Not only did they develop a mutual respect for one another and a goal of building their show – but they had the same passion for the movies, especially good ones. During a showing of “Fargo,” Siskel commented to Ebert: “This is why we go to the movies.”
In her book, Kahnweiler explains how opposites can bring about remarkable business results by helping introverts and extroverts learn to work together. She says managers can help them:
- Remember we’re all wired differently. Extroverts were not created to drive introverts crazy, and vice versa. Extroverts won’t be as judgmental once they accept that it’s not a personal insult that the introvert would prefer to retreat to a quiet corner sometimes. On the other hand, introverts need to understand that extroverts don’t like being always portrayed as hyperactive motormouths, and introverts need to learn to appreciate their get-up-and-go attitudes.
- Learn from an opposite. Amazon CEO Jeff Bezos jokes that he learned to “listen faster,” after working with fast-talking Jeff Holden, who was also a critical innovator for the company. But jokes aside, Bezos gained a lot from getting to know Holden well, and Kahnweiler says opposites need to understand they can grow in ways they may never have imagined if they’re open to what their opposite has to offer.
- Accept differences. It is fruitless to try and change people. “Yet the stubborn nature of two strong-willing people can cause one to wish the other would think faster or talk less,” Kahnweiler says. “Ironically, the more you lay off trying to change them” the less it may bug the employee. Help teammates understand that once you “let go of this false hope of molding them to your desired image, everyone can relax and life gets a lot easier,” she says.

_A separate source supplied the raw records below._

[config.mk]
export PLATFORM = sky130hd
export DESIGN_NAME = mem_arbiter_rr2
export DESIGN_NICKNAME = d
export VERILOG_FILES = /design/src/rtl/mem_arbiter_rr2.sv
export SDC_FILE = /design/constraint.sdc
export NUM_CORES = 1
export LEC_CHECK = 0
export ABC_AREA = 1
export CORE_UTILIZATION = 30
export CTS_CLUSTER_DIAMETER = 50
export CTS_CLUSTER_SIZE = 10
export DETAILED_ROUTE_END_ITERATION = 16
export GPL_TIMING_DRIVEN = 0
export PLACE_DENSITY = 0.73
export SKIP_LAST_GASP = 1
export SLEW_MARGIN = 20
export SYNTH_ARGS = -nofsm -noshare
export SYNTH_HDL_FRONTEND = slang
export SYNTH_SLANG_ARGS = --single-unit
[constraint.sdc]
create_clock -name clk -period 2.9 [get_ports clk]
set_input_delay 0.58 -clock clk [delete_from_list [all_inputs] [get_ports clk]]
set_output_delay 0.58 -clock clk [all_outputs]
set_load 0.005 [all_outputs]
[src/rtl/mem_arbiter_rr2.sv]
// Two-master round-robin arbiter for a single shared valid/ready memory bus.
// One transaction is in flight at a time. Every completion, timeout or
// protocol abort returns the arbiter to IDLE for at least one cycle before
// the next grant. A per-transaction wait counter forces completion with
// ERR_DATA when the slave stalls for TIMEOUT cycles.
module mem_arbiter_rr2 #(
    parameter int unsigned  TIMEOUT  = 64,
    parameter logic [31:0]  ERR_DATA = 32'hDEAD_BEEF
) (
    input  logic        clk,
    input  logic        reset,

    input  logic        m0_valid,
    input  logic        m0_instr,
    input  logic [31:0] m0_addr,
    input  logic [31:0] m0_wdata,
    input  logic [3:0]  m0_wstrb,
    output logic        m0_ready,
    output logic [31:0] m0_rdata,

    input  logic        m1_valid,
    input  logic        m1_instr,
    input  logic [31:0] m1_addr,
    input  logic [31:0] m1_wdata,
    input  logic [3:0]  m1_wstrb,
    output logic        m1_ready,
    output logic [31:0] m1_rdata,

    output logic        mem_valid,
    output logic        mem_instr,
    output logic [31:0] mem_addr,
    output logic [31:0] mem_wdata,
    output logic [3:0]  mem_wstrb,
    input  logic        mem_ready,
    input  logic [31:0] mem_rdata,

    output logic        grant_id,
    output logic        timeout_err,
    output logic        proto_err
);

    typedef enum logic [1:0] {
        IDLE   = 2'd0,
        GRANT0 = 2'd1,
        GRANT1 = 2'd2
    } state_t;

    // Counter value seen in the last cycle a stalled transaction may wait.
    localparam logic [7:0] WAIT_LAST = 8'(TIMEOUT - 1);

    state_t      state;
    state_t      state_nxt;
    logic        last_grant;
    logic        armed;
    logic [7:0]  wait_cnt;

    logic        grant_en;
    logic        grant_sel;
    logic        owner;
    logic        owner_valid;
    logic        done;
    logic [31:0] done_rdata;

    // Next-state, grant decision and combinational completion outputs.
    always_comb begin
        state_nxt   = state;
        grant_en    = 1'b0;
        grant_sel   = 1'b0;
        owner       = 1'b0;
        owner_valid = 1'b0;
        done        = 1'b0;
        done_rdata  = 32'h0;
        timeout_err = 1'b0;
        proto_err   = 1'b0;
        m0_ready    = 1'b0;
        m1_ready    = 1'b0;
        m0_rdata    = 32'h0;
        m1_rdata    = 32'h0;

        case (state)
            IDLE: begin
                // armed holds off the first grant until the second edge after reset release.
                if (armed) begin
                    if (m0_valid && m1_valid) begin
                        grant_en  = 1'b1;
                        grant_sel = ~last_grant;
                    end else if (m0_valid) begin
                        grant_en  = 1'b1;
                        grant_sel = 1'b0;
                    end else if (m1_valid) begin
                        grant_en  = 1'b1;
                        grant_sel = 1'b1;
                    end
                end
                if (grant_en) begin
                    state_nxt = grant_sel ? GRANT1 : GRANT0;
                end
            end

            GRANT0, GRANT1: begin
                owner       = (state == GRANT1);
                owner_valid = owner ? m1_valid : m0_valid;
                if (!owner_valid) begin
                    // Owner withdrew its request: abort without a ready pulse.
                    proto_err = 1'b1;
                    state_nxt = IDLE;
                end else if (mem_ready) begin
                    // A real slave response wins over a coincident timeout.
                    done       = 1'b1;
                    done_rdata = mem_rdata;
                    state_nxt  = IDLE;
                end else if (wait_cnt == WAIT_LAST) begin
                    done        = 1'b1;
                    done_rdata  = ERR_DATA;
                    timeout_err = 1'b1;
                    state_nxt   = IDLE;
                end
            end

            default: state_nxt = IDLE;
        endcase

        if (done && !owner) begin
            m0_ready = 1'b1;
            m0_rdata = done_rdata;
        end
        if (done && owner) begin
            m1_ready = 1'b1;
            m1_rdata = done_rdata;
        end
    end

    // State register, round-robin history, grant arming and wait counter.
    always_ff @(posedge clk or posedge reset) begin
        if (reset) begin
            state      <= IDLE;
            last_grant <= 1'b1;
            armed      <= 1'b0;
            wait_cnt   <= 8'd0;
        end else begin
            state <= state_nxt;
            armed <= 1'b1;
            if (grant_en) begin
                last_grant <= grant_sel;
                wait_cnt   <= 8'd0;
            end else if ((state != IDLE) && !mem_ready) begin
                wait_cnt <= wait_cnt + 8'd1;
            end
        end
    end

    // Shared-bus request registers: loaded on grant, held until the transaction ends.
    always_ff @(posedge clk or posedge reset) begin
        if (reset) begin
            mem_valid <= 1'b0;
            mem_instr <= 1'b0;
            mem_addr  <= 32'h0;
            mem_wdata <= 32'h0;
            mem_wstrb <= 4'h0;
            grant_id  <= 1'b0;
        end else if (grant_en) begin
            mem_valid <= 1'b1;
            grant_id  <= grant_sel;
            mem_instr <= grant_sel ? m1_instr : m0_instr;
            mem_addr  <= grant_sel ? m1_addr  : m0_addr;
            mem_wdata <= grant_sel ? m1_wdata : m0_wdata;
            mem_wstrb <= grant_sel ? m1_wstrb : m0_wstrb;
        end else if ((state != IDLE) && (state_nxt == IDLE)) begin
            mem_valid <= 1'b0;
        end
    end

endmodule

# [After elaboration in Yosys (flattened, before gate mapping)]
# Cells that the tools add are included.
[word_totals] in_bits=175 rom_bits=0 n_memories=0 mem_bits_rw=0 latchBits=0 regBits=83
[classes] muxes=44 eq_ne=3 n_shift=0 multipliers=0 magnitude_cmp=0 n_reduce_logical=13 addsub=1 n_div=0 bitwise_logic=1
[op_table] cell="2-to-1 mux 32 bit" count=8
[op_table] cell="2-to-1 mux 1 bit" count=27
[op_table] cell="2-to-1 mux 8 bit" count=2
[op_table] cell="2-to-1 mux 2 bit" count=5
[op_table] cell="adder 8 x 1 -> 8 bit, second input constant" count=1
[op_table] cell="equality test 8 x 6 -> 1 bit, second input constant" count=1
[op_table] cell="nonzero test 2 bit" count=3
[op_table] cell="logical AND 1 bit" count=5
[op_table] cell="logical NOT 2 bit" count=2
[op_table] cell="2-to-1 mux 4 bit" count=1
[op_table] cell="case mux 2 bit (2 select lines)" count=1
[op_table] cell="equality test 2 x 1 -> 1 bit, second input constant" count=1
[op_table] cell="equality test 2 bit, second input constant" count=1
[op_table] cell="logical NOT 1 bit" count=2
[op_table] cell="OR reduction 2 bit" count=1
[op_table] cell="NOT 1 bit" count=1

# [Longest topological paths before layout]
[depth] depth_word=12 ltp_mapped=10 mapped_depth_nobuf=9

# [Least setup slack after synthesis]
# Ideal clock, no wire load.
[synth_timing] kind="register to output" startpoint="register state[0]" endpoint="output port m0_rdata[23]" slack_ns=0.798 arrival_ns=1.522 stages_incl_launch_ff=11 t_required_ns=2.320 path_cell_list="dfrtp_1 > inv_1 > ha_1 > inv_2 > nand2_1 > nand2_1 > nand2_1 > a21oi_2 > nand2_2 > buf_4 > a21oi_1"
[synth_via] elab_chain_len=6 elab_cells_between_ends=12 cone_classes="2 x eq/ne; 7 x mux; 3 x reduce/logical"
[synth_rtl] element="start, declared" line_no="51" text="state_t state;"
[synth_rtl] element="start signal, assigned" line_no="141" text="state <= state_nxt;"
[synth_rtl] element="equality test 2 bit or equality test 2 x 1 -> 1 bit (tied branches)" line_no="80, 101"
[synth_rtl] element="2-to-1 mux 1 bit or OR reduction 2 bit (tied branches)"
[synth_rtl] element="2-to-1 mux 1 bit, on equally long branches" line_no="103, 80"
[synth_rtl] element="2-to-1 mux 1 bit or logical NOT 1 bit (tied branches)" line_no="80, 123"
[synth_rtl] element="logical AND 1 bit" line_no="123" text="if (done && !owner) begin"
[synth_rtl] element="2-to-1 mux 32 bit *" line_no="123"
[synth_rtl] element="end, declared" line_no="19" text="output logic [31:0] m0_rdata,"
# Mark *: on every way between the ends. The rest lies on a longest branch, timed or not.

# [Worst setup path after layout]
[layout_timing] startpoint="register state[0]" endpoint="output port m1_rdata[13]"
[layout_via] elab_chain_len=6 elab_cells_between_ends=11 cone_classes="2 x eq/ne; 7 x mux; 2 x reduce/logical"
[layout_rtl] element="equality test 2 bit" line_no="80, 101"
[layout_rtl] element="2-to-1 mux 1 bit" line_no="102" text="owner_valid = owner ? m1_valid : m0_valid;"
[layout_rtl] element="2-to-1 mux 1 bit" line_no="103" text="if (!owner_valid) begin"
[layout_rtl] element="2-to-1 mux 1 bit" line_no="80" text="case (state)"
[layout_rtl] element="logical AND 1 bit" line_no="127" text="if (done && owner) begin"
[layout_rtl] element="2-to-1 mux 32 bit *" line_no="127"
[layout_rtl] element="end, declared" line_no="27" text="output logic [31:0] m1_rdata,"
# Marked as above.

==> results_tabular.tex <==
\begin{tabular}{lr}
\hline
Metric & Value \\
\hline
\multicolumn{2}{l}{\textbf{Logic synthesis}} \\
\quad Number of synthesis warnings & 0 \\
\quad Distinct cells, synth & 23 \\
\quad Top post-synthesis cells by count & nand2\_1 (164), inv\_1 (105), a21oi\_1 (83) \\
\quad Post-Syn Area per Cell & 7.13 sq um \\
\quad Count of mapped cells out of synthesis & between 600 and 700 \\
\quad Net Count, Synth & 839 \\
\quad Total standard cell area after synthesis & about 4700 sq um \\
\quad Count of flip-flops with a built-in enable after synthesis & 0 \\
\quad Area contributors post-synth & dfrtp\_1 (44\%), nand2\_1 (13\%), a21oi\_1 (8.8\%), inv\_1 (8.4\%), o21ai\_0 (5.4\%) \\
\quad Prevailing post-synth register cell & dfrtp\_1 \\
\quad Portion of synthesized cell area occupied by the leading cell type & 0.436 \\
\quad Most numerous cell in the Yosys netlist & nand2\_1 \\
\quad Proportion of synthesized chip area in sequential cells & 0.442 \\
\quad Post-synthesis register bit count & between 80 and 90 \\
\quad Dominant cell type by area after synthesis & dfrtp\_1 \\
\quad Share of flip-flops with an asynchronous set or reset after synthesis & 1.00 \\
\multicolumn{2}{l}{\textbf{Final layout}} \\
\quad Number of fillers in the final layout & approximately 1.4k \\
\quad Final Core Density & 0.567 \\
\quad Fraction of final layout cells with drive strength greater than 1 & 0.101 \\
\quad Antenna cells & 0 \\
\quad Final instance count without filler cells & 1216 \\
\quad Area delta synth->final & 84.0\% \\
\quad Net total in the final layout & $\sim$1.2k \\
\multicolumn{2}{l}{\textbf{Routing}} \\
\quad DRT antenna net count & 0 \\
\quad Number of vias in the routed layout & 5451 \\
\quad Wire length after detailed routing & approximately 17000 microns \\
\quad Drt pass-1 iters & 4 \\
\quad Vias/cell & 4.48 \\
\quad Drt drc & 0 \\
\quad Number of DRC violations after detailed-routing iteration 0 & $\sim$130 \\
\quad Average wire per cell in the routed design & 14.2 microns \\
\multicolumn{2}{l}{\textbf{GRT}} \\
\quad Largest net degree at the start of global routing & 47 \\
\quad GR met3 Demand/Resource & 0.0783 \\
\quad Total overflow reported by the global router & 0 \\
\quad First-pass GRT wire length & 26600 microns \\
\quad Number of global-route vias before repair & roughly 5.2k \\
\quad Antenna violations before repair & 0 \\
\quad Global Route met2 Usage & 0.389 \\
\quad GR Layer Usage met1 & 0.222 \\
\quad Overall Global Routing Usage & 0.213 \\
\quad Global-route layer with the greatest usage & met2 \\
\multicolumn{2}{l}{\textbf{Place}} \\
\quad Instance count after placement with tap cells included & 1184 \\
\quad Buffers on Ports & 312 \\
\quad Gp weighted congestion & roughly 0.80 \\
\quad Placed wire-length estimate & 13600 microns \\
\multicolumn{2}{l}{\textbf{Floorplan}} \\
\quad Die H & $\sim$130 microns \\
\quad Core Rows & 45 \\
\quad Number of placed I/O pins & approximately 310 \\
\quad Die Footprint & roughly 16000 sq um \\
\quad Starting density of the core & 0.308 \\
\quad Die X & between 100 and 150 microns \\
\quad Core outline area & approximately 15000 sq um \\
\multicolumn{2}{l}{\textbf{Setup path}} \\
\quad Type of origin of the critical path & flop \\
\quad Worst flop-to-flop path startpoint & state[0] \\
\quad Setup crit end kind & primary output \\
\quad Cell at the slowest stage of the critical path & clkdlybuf4s50\_1 \\
\quad Start-to-end type of the worst setup path & reg2out \\
\quad Required time reported for the critical path endpoint & about 2.3 ns \\
\quad CP Cell Sequence & inv\_2 > ha\_4 > inv\_2 > nand2\_1 > nand2\_2 > nand2\_2 > a21oi\_4 > nand2\_4 > buf\_8 > a21oi\_2 > clkdlybuf4s50\_1 \\
\quad Delay-heaviest family, CP & buffers and inverters \\
\quad Crit path from & state[0] \\
\quad Count of cell instances traversed by the critical path & 11 \\
\quad Cell count of the worst reg-to-reg path & 7 \\
\quad Critical Path AT & roughly 2.4 ns \\
\quad CP bufs+invs & 4 \\
\quad Delay of the slowest critical-path stage & approximately 0.51 ns \\
\quad Largest fanout of any net on the critical path & 7 \\
\multicolumn{2}{l}{\textbf{Timing}} \\
\quad Setup ws final & -0.0403 ns \\
\quad Count of final setup violators & 10 \\
\quad Unrepaired setup endpoints after global routing & true \\
\quad Accumulated negative setup slack & -0.147 ns \\
\quad F\_max & around 340 MHz \\
\quad Part of the cycle the worst path needs & 1.01 \\
\quad Clock skew after layout & 0.00530 ns \\
\quad Min Hold Slack & 0.467 ns \\
\quad Min Clock Period, post-route & 2.94 ns \\
\quad Slew at the pin closest to its max-slew limit & slightly above 0.6 ns \\
\quad Final hold violations & 0 \\
\quad Worst slew margin relative to its limit & 0.598 \\
\quad Number of slew-limit violations in the final report & 0 \\
\multicolumn{2}{l}{\textbf{Clock tree}} \\
\quad Number of buffers created by CTS & 9 \\
\quad Clock Sinks & 83 \\
\quad Insertion delay to the later sink of the worst-skew pair & between 0.3 and 0.4 ns \\
\quad Clock-pin transition on the worst setup and hold timing paths & 0.06 ns \\
\quad Number of H-tree branching levels & 3 \\
\quad Worst-case clock buffer depth & 2 \\
\quad Clock tree root driver cell & clkbuf\_16 \\
\quad Post-cts hold buffer count & 0 \\
\quad TritonCTS clock tree & done \\
\multicolumn{2}{l}{\textbf{Power}} \\
\quad Worst VDD drop & between 0.0003 and 0.0004 V \\
\quad Power per cell area & between 700 and 800 nW/um\^{}2 \\
\quad Static Leak & 0.00470 uW \\
\quad Total Power Consumption & about 6300 uW \\
\multicolumn{2}{l}{\textbf{Hold path}} \\
\quad Start point of the worst min-delay path & last\_grant \\
\quad Path class of the lowest-slack min-delay path & reg2reg \\
\quad Worst hold path stage count & 2 \\
\multicolumn{2}{l}{\textbf{Outcome}} \\
\quad Outcome & finished with violations \\
\quad Failing checks & negative setup slack \\
\multicolumn{2}{l}{\textbf{Job}} \\
\quad Max-cap check violation count & 0 \\
\hline
\end{tabular}
==> per-layer routing <==
layer  share of wire  routed length [microns]
met1            0.38                     6600
met2            0.50                     8710
met3           0.090                     1560
met4           0.025                      435
met5               0                        0
==> area by class of cell <==
type	count	area, sq um	area share
Clock inverter	3	46.3	0.00535
Tap cell	211	264	0.0305
Inverter	107	404	0.0467
Sequential cell	83	2080	0.240
Timing Repair Buffer	329	3290	0.380
Buffer	42	239	0.0276
Multi-Input combinational cell	428	2080	0.241
Clock buffer	13	250	0.0289
==> cells by family after synthesis <==
logic type | count (synthesis) | synth area share
flops | 83 | 0.442
xor+xnor | 1 | 0.00186
buf+inv | 149 | 0.128
simple gates | 247 | 0.218
fa+ha+maj | 4 | 0.0106
other cells | 1 | 0.000797
compound gates | 175 | 0.199
==> stage by stage <==
step / setup WS [ns] / area (sq um)
4_1_cts: -0.0791 / 8520
3_5_place_dp: -0.340 / 8120
3_3_place_gp: -1.28 / 8090
5_1_grt: -0.151 / 8650
2_1_floorplan: 0.185 / 4700
6_report: -0.0403 / 8650
==> worst reg2reg max path: cells and delay by family (launching register included) <==
kind	cells	cell delay, ns
AO/OA/AOI/OAI	1	0.29
adder cells (fa/ha/maj)	1	0.18
buffers and inverters	3	0.66
flip-flops	1	0.40
AND/OR/NAND/NOR	2	0.37
==> state kept, by name, indices dropped and copies added (netlist names) <==
name,cells
state,2
last_grant,1
mem_instr,1
mem_addr,32
mem_wdata,32
wait_cnt,8
grant_id,1
mem_wstrb,4
mem_valid,1
armed,1
==> cells in the final DEF (no fill, tap or decap), types with 2 or more instances in the layout <==
master           count
clkbuf_16            9
nand2_1            161
inv_1              102
dfrtp_1             81
clkdlybuf4s50_1    255
a21oi_1             83
buf_2               20
ha_4                 2
inv_2                4
nand3_2              2
o21ai_1             24
nand2_4              2
dlygate4sd2_1       32
dlymetal6s2s_1      24
nand3_1              7
nor2_1              52
nor3_2              10
nand2_2              3
buf_4               16
nor3_1               7
buf_6                6
o21ai_0             51
clkbuf_1            18
nand4_1              2
a21oi_2             15
==> power breakdown <==
part / total (uW) / switching [uW] / internal, uW
combinational: 3170 / 1450 / 1730
clock: 1150 / 452 / 695
sequential: 1990 / 305 / 1680
total: 6310 / 2200 / 4100
==> timing repair <==
item / 4_1_cts / 5_1_grt
endpoints found under the setup margin: 66 / 48
gates resized for setup: 53 / 33
buffers inserted: 10 / 6
gates cloned: 0 / 0
pin swaps: 3 / 2
==> path summary, 6_finish.rpt <==
kind	to	slack [ns]
worst max-delay path	m1_rdata[13]	-0.04
worst min-delay path	last_grant	0.47
worst max register to register	mem_addr[29]	0.87
worst min register to register	last_grant	0.47
max in group asynchronous	mem_addr[4]	1.66
min in group asynchronous	mem_wdata[10]	0.64
Note: power is estimated with default switching activity, not from simulation.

- Give it time. Once you’ve removed the elephant in the room and been honest that there are differences, everyone needs to learn patience. Kahnweiler profiles one pair of opposites in her book that learned to have a lot of patience with one another over their 30 years of partnering as consultants. The introvert, for example, notes that she hasn’t brought a book to read on the plane in a long time, because the extrovert is bound to talk the entire flight. Kahnweiler notes there is no animosity – just an affectionate and accepting tone from both of them in describing the reality of their working relationship.
- Develop your own communication style. Some opposites confess they’ve developed a sort of shorthand that lets the other person know that there is too much talking – or not enough. Some even have code words or phrases for when they believe things are going off course.
Finally, Kahnweiller says that one key element to the power of opposites delivering the best results revolve around being….nice.
“They may not hang out together on weekends, but when they were working, they found a way to be friendly to one another,” Kahnweiler says. “They found a way to laugh about their differences, and that helped them a lot.”